PET scans accurately identify amyloid deposition after traumatic brain injury

Image: PD 

1. Amyloid plaques, similar to those found in Alzheimer’s disease were found in traumatic brain injury (TBI) victims. 

2. PET scans accurately identified amyloid deposition and may help further investigate the sequelae TBI. 

Evidence Rating Level: 2 (Good)           

Study Rundown: Amyloid plaque deposition, similar to that observed in Alzheimer’s disease (AD), patients has been observed in a portion of traumatic brain injury (TBI) victims. It has been found that the Aβ plaques can precipitate within hours of a TBI in post-mortem studies. Studying plaque deposition may allow for a better understanding the long term consequences of TBI as well as AD.
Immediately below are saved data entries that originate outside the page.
--- src/rtl/rtc_pkg.sv ---
package rtc_pkg;

    localparam int ADDR_W = 16;
    localparam int DATA_W = 8;
    localparam int RGN_W  = 3;

    localparam logic [RGN_W-1:0] RGN_ENABLE = 3'b000;
    localparam logic [RGN_W-1:0] RGN_SELECT = 3'b010;
    localparam logic [RGN_W-1:0] RGN_LATCH  = 3'b011;
    localparam logic [RGN_W-1:0] RGN_WINDOW = 3'b101;

    localparam logic [DATA_W-1:0] KEY_OPEN   = 8'h0A;
    localparam logic [DATA_W-1:0] LATCH_ARM  = 8'h00;
    localparam logic [DATA_W-1:0] LATCH_FIRE = 8'h01;
    localparam logic [DATA_W-1:0] BUS_IDLE   = 8'hFF;

    localparam logic [DATA_W-1:0] SEL_SEC = 8'h08;
    localparam logic [DATA_W-1:0] SEL_MIN = 8'h09;
    localparam logic [DATA_W-1:0] SEL_HR  = 8'h0A;
    localparam logic [DATA_W-1:0] SEL_DLO = 8'h0B;
    localparam logic [DATA_W-1:0] SEL_DHI = 8'h0C;

    localparam int SEC_W = 6;
    localparam int MIN_W = 6;
    localparam int HR_W  = 5;
    localparam int DAY_W = 9;

    typedef struct packed {
        logic [SEC_W-1:0] sec;
        logic [MIN_W-1:0] min;
        logic [HR_W-1:0]  hr;
        logic [DAY_W-1:0] day;
        logic             halt;
        logic             carry;
    } rtc_time_t;

    typedef enum logic [2:0] {
        REG_SEC,
        REG_MIN,
        REG_HR,
        REG_DLO,
        REG_DHI,
        REG_NONE
    } reg_idx_t;

    typedef enum logic {
        LATCH_IDLE,
        LATCH_ARMED
    } latch_state_t;

endpackage

--- src/rtl/rtc_counters.sv ---
module rtc_counters
    import rtc_pkg::*;
#(
    parameter int SUBTICKS = 1
) (
    input  logic              clk,
    input  logic              rst,
    input  logic              osc_tick,
    input  logic              rtc_wr,
    input  reg_idx_t          rtc_idx,
    input  logic [DATA_W-1:0] wdata,
    output rtc_time_t         live
);

    localparam int PRE_W = (SUBTICKS > 1) ? $clog2(SUBTICKS) : 1;

    logic tick_ok;
    logic sec_pulse;
    logic sec_wrap, min_wrap, hr_wrap, day_wrap;

    assign tick_ok  = osc_tick && !live.halt && !rtc_wr;
    assign sec_wrap = (live.sec == SEC_W'(59));
    assign min_wrap = (live.min == MIN_W'(59));
    assign hr_wrap  = (live.hr  == HR_W'(23));
    assign day_wrap = (live.day == {DAY_W{1'b1}});

    generate
        if (SUBTICKS > 1) begin : g_prescale
            localparam logic [PRE_W-1:0] PRE_LAST = PRE_W'(SUBTICKS - 1);
            logic [PRE_W-1:0] pre_q;
            always_ff @(posedge clk) begin
                if (rst) begin
                    pre_q <= '0;
                end else if (rtc_wr && rtc_idx == REG_SEC) begin
                    pre_q <= '0;
                end else if (tick_ok) begin
                    pre_q <= (pre_q == PRE_LAST) ? '0 : pre_q + PRE_W'(1);
                end
            end
            assign sec_pulse = tick_ok && (pre_q == PRE_LAST);
        end else begin : g_direct
            assign sec_pulse = tick_ok;
        end
    endgenerate

    always_ff @(posedge clk) begin
        if (rst) begin
            live <= '0;
        end else if (rtc_wr) begin
            unique case (rtc_idx)
                REG_SEC: live.sec <= wdata[SEC_W-1:0];
                REG_MIN: live.min <= wdata[MIN_W-1:0];
                REG_HR:  live.hr  <= wdata[HR_W-1:0];
                REG_DLO: live.day[7:0] <= wdata;
                REG_DHI: begin
                    live.day[8] <= wdata[0];
                    live.halt   <= wdata[6];
                    live.carry  <= wdata[7];
                end
                default: ;
            endcase
        end else if (sec_pulse) begin
            if (!sec_wrap) begin
                live.sec <= live.sec + SEC_W'(1);
            end else begin
                live.sec <= '0;
                if (!min_wrap) begin
                    live.min <= live.min + MIN_W'(1);
                end else begin
                    live.min <= '0;
                    if (!hr_wrap) begin
                        live.hr <= live.hr + HR_W'(1);
                    end else begin
                        live.hr  <= '0;
                        live.day <= live.day + DAY_W'(1);
                        if (day_wrap) live.carry <= 1'b1;
                    end
                end
            end
        end
    end

    // the seconds field wraps from 59 to 0
    a_r3_sec_wrap: assert property (@(posedge clk) disable iff (rst)
        sec_pulse && live.sec == SEC_W'(59) |=> live.sec == '0);

    // carry only clears through a write of the control register
    a_r4_carry_sticky: assert property (@(posedge clk) disable iff (rst)
        live.carry && !(rtc_wr && rtc_idx == REG_DHI) |=> live.carry);

    // a halted clock does not move without a write
    a_r5_halt_freeze: assert property (@(posedge clk) disable iff (rst)
        live.halt && !rtc_wr |=> $stable(live));

    // a minutes write lands in the live counter
    a_r8_write_wins: assert property (@(posedge clk) disable iff (rst)
        rtc_wr && rtc_idx == REG_MIN |=> live.min == $past(wdata[MIN_W-1:0]));

endmodule

--- src/rtl/rtc_latch_fsm.sv ---
module rtc_latch_fsm
    import rtc_pkg::*;
(
    input  logic              clk,
    input  logic              rst,
    input  logic              latch_wr,
    input  logic [DATA_W-1:0] wdata,
    input  rtc_time_t         live,
    output rtc_time_t         shadow
);

    latch_state_t state_q, state_d;
    logic         fire;

    always_ff @(posedge clk) begin
        if (rst) state_q <= LATCH_IDLE;
        else     state_q <= state_d;
    end

    always_comb begin
        state_d = state_q;
        fire    = 1'b0;
        if (latch_wr) begin
            unique case (state_q)
                LATCH_IDLE: begin
                    if (wdata == LATCH_ARM) state_d = LATCH_ARMED;
                end
                LATCH_ARMED: begin
                    if (wdata == LATCH_FIRE) begin
                        fire    = 1'b1;
                        state_d = LATCH_IDLE;
                    end else if (wdata != LATCH_ARM) begin
                        state_d = LATCH_IDLE;
                    end
                end
                default: state_d = LATCH_IDLE;
            endcase
        end
    end

    always_ff @(posedge clk) begin
        if (rst)       shadow <= '0;
        else if (fire) shadow <= live;
    end

    // a firing write copies the counters of that cycle
    a_r7_latch_copy: assert property (@(posedge clk) disable iff (rst)
        fire |=> shadow == $past(live));

    // without a firing write the shadow holds
    a_r7_shadow_hold: assert property (@(posedge clk) disable iff (rst)
        !fire |=> $stable(shadow));

endmodule

--- src/rtl/rtc_regif.sv ---
module rtc_regif
    import rtc_pkg::*;
(
    input  logic              clk,
    input  logic              rst,
    input  logic              bus_we,
    input  logic [ADDR_W-1:0] bus_addr,
    input  logic [DATA_W-1:0] bus_wdata,
    input  rtc_time_t         shadow,
    output logic              rtc_wr,
    output reg_idx_t          rtc_idx,
    output logic              latch_wr,
    output logic [DATA_W-1:0] bus_rdata
);

    logic [RGN_W-1:0]  rgn;
    logic              in_window;
    logic              open_q;
    logic [DATA_W-1:0] sel_q;
    logic [ADDR_W-RGN_W-1:0] unused_addr;

    assign rgn         = bus_addr[ADDR_W-1:ADDR_W-RGN_W];
    assign unused_addr = bus_addr[ADDR_W-RGN_W-1:0];
    assign in_window   = (rgn == RGN_WINDOW);
    assign latch_wr    = bus_we && (rgn == RGN_LATCH);

    always_ff @(posedge clk) begin
        if (rst) begin
            open_q <= 1'b0;
            sel_q  <= '0;
        end else if (bus_we) begin
            if (rgn == RGN_ENABLE) open_q <= (bus_wdata == KEY_OPEN);
            if (rgn == RGN_SELECT) sel_q  <= bus_wdata;
        end
    end

    always_comb begin
        unique case (sel_q)
            SEL_SEC: rtc_idx = REG_SEC;
            SEL_MIN: rtc_idx = REG_MIN;
            SEL_HR:  rtc_idx = REG_HR;
            SEL_DLO: rtc_idx = REG_DLO;
            SEL_DHI: rtc_idx = REG_DHI;
            default: rtc_idx = REG_NONE;
        endcase
    end

    assign rtc_wr = bus_we && in_window && open_q && (rtc_idx != REG_NONE);

    always_comb begin
        bus_rdata = BUS_IDLE;
        if (in_window && open_q) begin
            unique case (rtc_idx)
                REG_SEC: bus_rdata = DATA_W'(shadow.sec);
                REG_MIN: bus_rdata = DATA_W'(shadow.min);
                REG_HR:  bus_rdata = DATA_W'(shadow.hr);
                REG_DLO: bus_rdata = shadow.day[7:0];
                REG_DHI: bus_rdata = {shadow.carry, shadow.halt, 5'b0, shadow.day[8]};
                default: bus_rdata = BUS_IDLE;
            endcase
        end
    end

    // a closed clock presents idle data in the window
    a_r2_closed_idle: assert property (@(posedge clk) disable iff (rst)
        !open_q && in_window |-> bus_rdata == BUS_IDLE);

    // a select value outside the clock set presents idle data
    a_r6_unmapped_idle: assert property (@(posedge clk) disable iff (rst)
        in_window && (sel_q < SEL_SEC || sel_q > SEL_DHI) |-> bus_rdata == BUS_IDLE);

    // the unused control bits read as zero
    a_r9_dhi_zero: assert property (@(posedge clk) disable iff (rst)
        in_window && open_q && sel_q == SEL_DHI |-> bus_rdata[5:1] == 5'b0);

endmodule

--- src/rtl/cart_rtc.sv ---
module cart_rtc
    import rtc_pkg::*;
#(
    parameter int SUBTICKS = 1
) (
    input  logic              clk,
    input  logic              rst,
    input  logic              osc_tick,
    input  logic              bus_we,
    input  logic [ADDR_W-1:0] bus_addr,
    input  logic [DATA_W-1:0] bus_wdata,
    output logic [DATA_W-1:0] bus_rdata
);

    rtc_time_t live, shadow;
    logic      rtc_wr, latch_wr;
    reg_idx_t  rtc_idx;

    rtc_regif u_regif (
        .clk       (clk),
        .rst       (rst),
        .bus_we    (bus_we),
        .bus_addr  (bus_addr),
        .bus_wdata (bus_wdata),
        .shadow    (shadow),
        .rtc_wr    (rtc_wr),
        .rtc_idx   (rtc_idx),
        .latch_wr  (latch_wr),
        .bus_rdata (bus_rdata)
    );

    rtc_counters #(.SUBTICKS(SUBTICKS)) u_counters (
        .clk      (clk),
        .rst      (rst),
        .osc_tick (osc_tick),
        .rtc_wr   (rtc_wr),
        .rtc_idx  (rtc_idx),
        .wdata    (bus_wdata),
        .live     (live)
    );

    rtc_latch_fsm u_latch (
        .clk      (clk),
        .rst      (rst),
        .latch_wr (latch_wr),
        .wdata    (bus_wdata),
        .live     (live),
        .shadow   (shadow)
    );

endmodule

--- config.mk ---
export PLATFORM = sky130hd
export DESIGN_NAME = cart_rtc
export DESIGN_NICKNAME = d
export VERILOG_FILES = /design/src/rtl/rtc_pkg.sv /design/src/rtl/rtc_counters.sv /design/src/rtl/rtc_latch_fsm.sv /design/src/rtl/rtc_regif.sv /design/src/rtl/cart_rtc.sv
export SDC_FILE = /design/constraint.sdc
export NUM_CORES = 1
export LEC_CHECK = 0
export BUFFER_PORTS_ARGS = -buffer_cell sky130_fd_sc_hd__buf_2
export CAP_MARGIN = 20
export CORE_MARGIN = 2
export CORE_UTILIZATION = 37
export DETAILED_ROUTE_END_ITERATION = 6
export SLEW_MARGIN = 20
export SYNTH_ARGS = -nofsm -noshare
export SYNTH_HDL_FRONTEND = slang
export SYNTH_SLANG_ARGS = --single-unit
--- constraint.sdc ---
create_clock -name clk -period 6.5 [get_ports clk]
set_input_delay 1.3 -clock clk [delete_from_list [all_inputs] [get_ports clk]]
set_output_delay 1.3 -clock clk [all_outputs]
set_load 0.1 [all_outputs]
<file path="src/rtl/msi_pkg.sv">
// Shared encodings for the snooping MSI controller.
// Assumes a two-bit field for line state, bus command and processor operation.
package msi_pkg;

    typedef enum logic [1:0] {
        ST_I = 2'd0,
        ST_S = 2'd1,
        ST_M = 2'd2
    } line_st_t;

    typedef enum logic [1:0] {
        BC_IDLE = 2'd0,
        BC_RD   = 2'd1,
        BC_WR   = 2'd2,
        BC_CB   = 2'd3
    } bus_cmd_t;

    typedef enum logic [1:0] {
        OP_RD  = 2'd0,
        OP_WR  = 2'd1,
        OP_EV  = 2'd2,
        OP_NOP = 2'd3
    } cpu_op_t;

    typedef struct packed {
        line_st_t nxt;
        logic     upd;
        logic     cb;
    } snoop_act_t;

    // Reaction of a matching valid line to a foreign snooped command.
    function automatic snoop_act_t snoop_react(line_st_t st, bus_cmd_t cmd);
        snoop_act_t a;
        a.nxt = st;
        a.upd = 1'b0;
        a.cb  = 1'b0;
        case (cmd)
            BC_RD: if (st == ST_M) begin
                a.nxt = ST_S;
                a.upd = 1'b1;
                a.cb  = 1'b1;
            end
            BC_WR: if (st != ST_I) begin
                a.nxt = ST_I;
                a.upd = 1'b1;
                a.cb  = (st == ST_M);
            end
            default: ;
        endcase
        return a;
    endfunction

endpackage

</file>
<file path="src/rtl/msi_line_table.sv">
// Direct-mapped table of line state and tag, one entry per index.
// Two read ports (processor, snoop) and two write ports; the snoop write wins
// if both target one index (the top module never lets that happen).
module msi_line_table
    import msi_pkg::*;
#(
    parameter int IDX_W = 2,
    parameter int TAG_W = 4
) (
    input  logic             clk,
    input  logic             rst_n,
    input  logic [IDX_W-1:0] cpu_idx,
    output line_st_t         cpu_st,
    output logic [TAG_W-1:0] cpu_tag,
    input  logic [IDX_W-1:0] snp_idx,
    output line_st_t         snp_st,
    output logic [TAG_W-1:0] snp_tag,
    input  logic             cpu_we,
    input  line_st_t         cpu_wst,
    input  logic [TAG_W-1:0] cpu_wtag,
    input  logic             snp_we,
    input  line_st_t         snp_wst
);
    localparam int LINES = 1 << IDX_W;

    line_st_t         st_q  [LINES];
    logic [TAG_W-1:0] tag_q [LINES];

    for (genvar i = 0; i < LINES; i++) begin : g_line
        // Hold and update one entry.
        always_ff @(posedge clk) begin
            if (!rst_n) begin
                st_q[i]  <= ST_I;
                tag_q[i] <= '0;
            end else if (snp_we && snp_idx == IDX_W'(i)) begin
                st_q[i]  <= snp_wst;
            end else if (cpu_we && cpu_idx == IDX_W'(i)) begin
                st_q[i]  <= cpu_wst;
                tag_q[i] <= cpu_wtag;
            end
        end
    end

    // Combinational lookups for both sides.
    always_comb begin
        cpu_st  = st_q[cpu_idx];
        cpu_tag = tag_q[cpu_idx];
        snp_st  = st_q[snp_idx];
        snp_tag = tag_q[snp_idx];
    end

endmodule

</file>
<file path="src/rtl/msi_cpu_side.sv">
// Processor-side decision logic: hit detection, victim write-back, bus request.
// Assumes the grant is valid in the cycle it is sampled and that the caller
// forces 'blocked' when a snoop owns the same index.
module msi_cpu_side
    import msi_pkg::*;
#(
    parameter int ADDR_W = 6,
    parameter int IDX_W  = 2,
    parameter int DATA_W = 16
) (
    input  logic                    cpu_valid,
    input  logic [1:0]              cpu_op,
    input  logic [ADDR_W-1:0]       cpu_addr,
    input  logic [DATA_W-1:0]       cpu_rdata,
    input  line_st_t                line_st,
    input  logic [ADDR_W-IDX_W-1:0] line_tag,
    input  logic                    blocked,
    input  logic                    gnt,
    output logic                    ready,
    output logic                    req,
    output bus_cmd_t                cmd,
    output logic [ADDR_W-1:0]       baddr,
    output logic [DATA_W-1:0]       bdata,
    output logic                    we,
    output line_st_t                wst,
    output logic [ADDR_W-IDX_W-1:0] wtag
);
    localparam int TAG_W = ADDR_W - IDX_W;

    logic [TAG_W-1:0] tag;
    logic [IDX_W-1:0] idx;
    logic             match;
    logic             dirty_victim;
    cpu_op_t          op;

    // Split the address and classify the line.
    always_comb begin
        tag          = cpu_addr[ADDR_W-1:IDX_W];
        idx          = cpu_addr[IDX_W-1:0];
        op           = cpu_op_t'(cpu_op);
        match        = (line_tag == tag) && (line_st != ST_I);
        dirty_victim = (line_st == ST_M) && (line_tag != tag);
    end

    // Decide completion, bus transaction and line update.
    always_comb begin
        ready = 1'b0;
        req   = 1'b0;
        cmd   = BC_IDLE;
        baddr = cpu_addr;
        bdata = '0;
        we    = 1'b0;
        wst   = ST_I;
        wtag  = tag;
        if (cpu_valid && !blocked) begin
            if ((op == OP_RD || op == OP_WR) && dirty_victim) begin
                req   = 1'b1;
                cmd   = BC_CB;
                baddr = {line_tag, idx};
                bdata = cpu_rdata;
                if (gnt) begin
                    we   = 1'b1;
                    wst  = ST_I;
                    wtag = line_tag;
                end
            end else begin
                case (op)
                    OP_RD: begin
                        if (match) begin
                            ready = 1'b1;
                        end else begin
                            req = 1'b1;
                            cmd = BC_RD;
                            if (gnt) begin
                                we    = 1'b1;
                                wst   = ST_S;
                                ready = 1'b1;
                            end
                        end
                    end
                    OP_WR: begin
                        if (match && line_st == ST_M) begin
                            ready = 1'b1;
                        end else begin
                            req = 1'b1;
                            cmd = BC_WR;
                            if (gnt) begin
                                we    = 1'b1;
                                wst   = ST_M;
                                ready = 1'b1;
                            end
                        end
                    end
                    OP_EV: begin
                        if (match && line_st == ST_M) begin
                            req   = 1'b1;
                            cmd   = BC_CB;
                            bdata = cpu_rdata;
                            if (gnt) begin
                                we    = 1'b1;
                                wst   = ST_I;
                                ready = 1'b1;
                            end
                        end else if (match) begin
                            we    = 1'b1;
                            wst   = ST_I;
                            ready = 1'b1;
                        end else begin
                            ready = 1'b1;
                        end
                    end
                    default: ready = 1'b1;
                endcase
            end
        end
    end

endmodule

</file>
<file path="src/rtl/msi_snoop_side.sv">
// Snoop-side logic: matches foreign bus transactions against the table,
// updates the line and registers a copy-back response for the next cycle.
// Assumes the data array presents the word at the snooped index combinationally.
module msi_snoop_side
    import msi_pkg::*;
#(
    parameter int ADDR_W = 6,
    parameter int IDX_W  = 2,
    parameter int DATA_W = 16,
    parameter int ID_W   = 2,
    parameter int MY_ID  = 0
) (
    input  logic                    clk,
    input  logic                    rst_n,
    input  logic                    snp_valid,
    input  logic [1:0]              snp_cmd,
    input  logic [ADDR_W-1:0]       snp_addr,
    input  logic [ID_W-1:0]         snp_id,
    input  logic [DATA_W-1:0]       snp_rdata,
    input  line_st_t                line_st,
    input  logic [ADDR_W-IDX_W-1:0] line_tag,
    output logic                    foreign,
    output logic                    we,
    output line_st_t                wst,
    output logic                    cb_valid,
    output logic [ADDR_W-1:0]       cb_addr,
    output logic [DATA_W-1:0]       cb_data
);
    localparam logic [ID_W-1:0] SELF = ID_W'(MY_ID);

    logic       hit;
    snoop_act_t act;

    // Look up the line and pick its reaction.
    always_comb begin
        foreign = snp_valid && (snp_id != SELF);
        hit     = foreign && (line_tag == snp_addr[ADDR_W-1:IDX_W]) && (line_st != ST_I);
        act     = snoop_react(line_st, bus_cmd_t'(snp_cmd));
        we      = hit && act.upd;
        wst     = act.nxt;
    end

    // Register the copy-back response one cycle after the snoop.
    always_ff @(posedge clk) begin
        if (!rst_n) begin
            cb_valid <= 1'b0;
            cb_addr  <= '0;
            cb_data  <= '0;
        end else begin
            cb_valid <= hit && act.cb;
            if (hit && act.cb) begin
                cb_addr <= snp_addr;
                cb_data <= snp_rdata;
            end
        end
    end

endmodule

</file>
<file path="src/rtl/msi_snoop_ctrl.sv">
// Top of the per-cache MSI coherence controller. Joins the line table, the
// processor side and the snoop side. A foreign snoop to the processor's index
// blocks the processor side for that cycle.
module msi_snoop_ctrl
    import msi_pkg::*;
#(
    parameter int ADDR_W = 6,
    parameter int IDX_W  = 2,
    parameter int DATA_W = 16,
    parameter int ID_W   = 2,
    parameter int MY_ID  = 0
) (
    input  logic              clk,
    input  logic              rst_n,
    input  logic              cpu_valid,
    input  logic [1:0]        cpu_op,
    input  logic [ADDR_W-1:0] cpu_addr,
    input  logic [DATA_W-1:0] cpu_rdata,
    output logic              cpu_ready,
    output logic              bus_req,
    input  logic              bus_gnt,
    output logic [1:0]        bus_cmd,
    output logic [ADDR_W-1:0] bus_addr,
    output logic [ID_W-1:0]   bus_id,
    output logic [DATA_W-1:0] bus_data,
    input  logic              snp_valid,
    input  logic [1:0]        snp_cmd,
    input  logic [ADDR_W-1:0] snp_addr,
    input  logic [ID_W-1:0]   snp_id,
    input  logic [DATA_W-1:0] snp_rdata,
    output logic              cb_valid,
    output logic [ADDR_W-1:0] cb_addr,
    output logic [DATA_W-1:0] cb_data
);
    localparam int TAG_W = ADDR_W - IDX_W;

    line_st_t         cpu_st, snp_st, cpu_wst, snp_wst;
    logic [TAG_W-1:0] cpu_tag, snp_tag, cpu_wtag;
    logic             cpu_we, snp_we, foreign, blocked;
    bus_cmd_t         cmd;

    msi_line_table #(.IDX_W(IDX_W), .TAG_W(TAG_W)) u_table (
        .clk      (clk),
        .rst_n    (rst_n),
        .cpu_idx  (cpu_addr[IDX_W-1:0]),
        .cpu_st   (cpu_st),
        .cpu_tag  (cpu_tag),
        .snp_idx  (snp_addr[IDX_W-1:0]),
        .snp_st   (snp_st),
        .snp_tag  (snp_tag),
        .cpu_we   (cpu_we),
        .cpu_wst  (cpu_wst),
        .cpu_wtag (cpu_wtag),
        .snp_we   (snp_we),
        .snp_wst  (snp_wst)
    );

    msi_snoop_side #(
        .ADDR_W(ADDR_W), .IDX_W(IDX_W), .DATA_W(DATA_W), .ID_W(ID_W), .MY_ID(MY_ID)
    ) u_snoop (
        .clk       (clk),
        .rst_n     (rst_n),
        .snp_valid (snp_valid),
        .snp_cmd   (snp_cmd),
        .snp_addr  (snp_addr),
        .snp_id    (snp_id),
        .snp_rdata (snp_rdata),
        .line_st   (snp_st),
        .line_tag  (snp_tag),
        .foreign   (foreign),
        .we        (snp_we),
        .wst       (snp_wst),
        .cb_valid  (cb_valid),
        .cb_addr   (cb_addr),
        .cb_data   (cb_data)
    );

    // Snoop priority: a foreign snoop on the same index stalls the processor.
    always_comb begin
        blocked = foreign && (snp_addr[IDX_W-1:0] == cpu_addr[IDX_W-1:0]);
    end

    msi_cpu_side #(.ADDR_W(ADDR_W), .IDX_W(IDX_W), .DATA_W(DATA_W)) u_cpu (
        .cpu_valid (cpu_valid),
        .cpu_op    (cpu_op),
        .cpu_addr  (cpu_addr),
        .cpu_rdata (cpu_rdata),
        .line_st   (cpu_st),
        .line_tag  (cpu_tag),
        .blocked   (blocked),
        .gnt       (bus_gnt),
        .ready     (cpu_ready),
        .req       (bus_req),
        .cmd       (cmd),
        .baddr     (bus_addr),
        .bdata     (bus_data),
        .we        (cpu_we),
        .wst       (cpu_wst),
        .wtag      (cpu_wtag)
    );

    // Drive the bus command and requester ID.
    always_comb begin
        bus_cmd = cmd;
        bus_id  = ID_W'(MY_ID);
    end

endmodule

</file>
Pittsburgh compound B (PiB) is widely accepted as a ligand marker for cerebral amyloid deposition in AD patients. The authors analyzed the effectiveness of using [11C]PiB to monitor amyloid deposition in TBI patients by comparing [11C]PiB labeled PET scans of TBI patients with brain autopsy specimens labeled with immunohistochemistry and autoradiography. [11C]PiB was found to be a moderately sensitive but specific marker for amyloid deposition following TBI. The study’s greatest limitations are its small sample size and restriction to autopsy specimens that were acquired at most 70 days after TBI. This precludes both adequate analysis of significance and exploration of long-term plaque formation.  The study is, however, the first to demonstrate the possible effectiveness of PET scanning to verify amyloid deposition in TBI victims and may serve as a foundation for future research.

Click to read the study in JAMA Neurology

Relevant Reading: Head injury as a risk factor for Alzheimer’s disease

In-Depth: This study compared amyloid deposition, identified by [11C]PiB labeled PET scans in TBI patients, to amyloid deposition, identified by immunohistochemistry and autoradiography, in autopsy specimens from TBI victims. Autopsy specimens were also tested with [3H]PiB to compare in vitro binding to immunohistochemistry. PET scans were conducted on 15 TBI patients at various times post-injury; up to 349 days in one patient. Controls consisted of 11 healthy individuals who were scannedm as well as 16 TBI and 7 non-TBI autopsy specimens used for autoradiography. [11C]PiB was found to bind to amyloid plaques in cortical gray matter and the striatum (p<0.05). However immunohistochemistry revealed samples in which plaques in white matter and the thalamus were not bound to [3H]PiB, suggesting less than optimal sensitivity of PiB. Of note is that no false positives indicating plaque deposition were seen.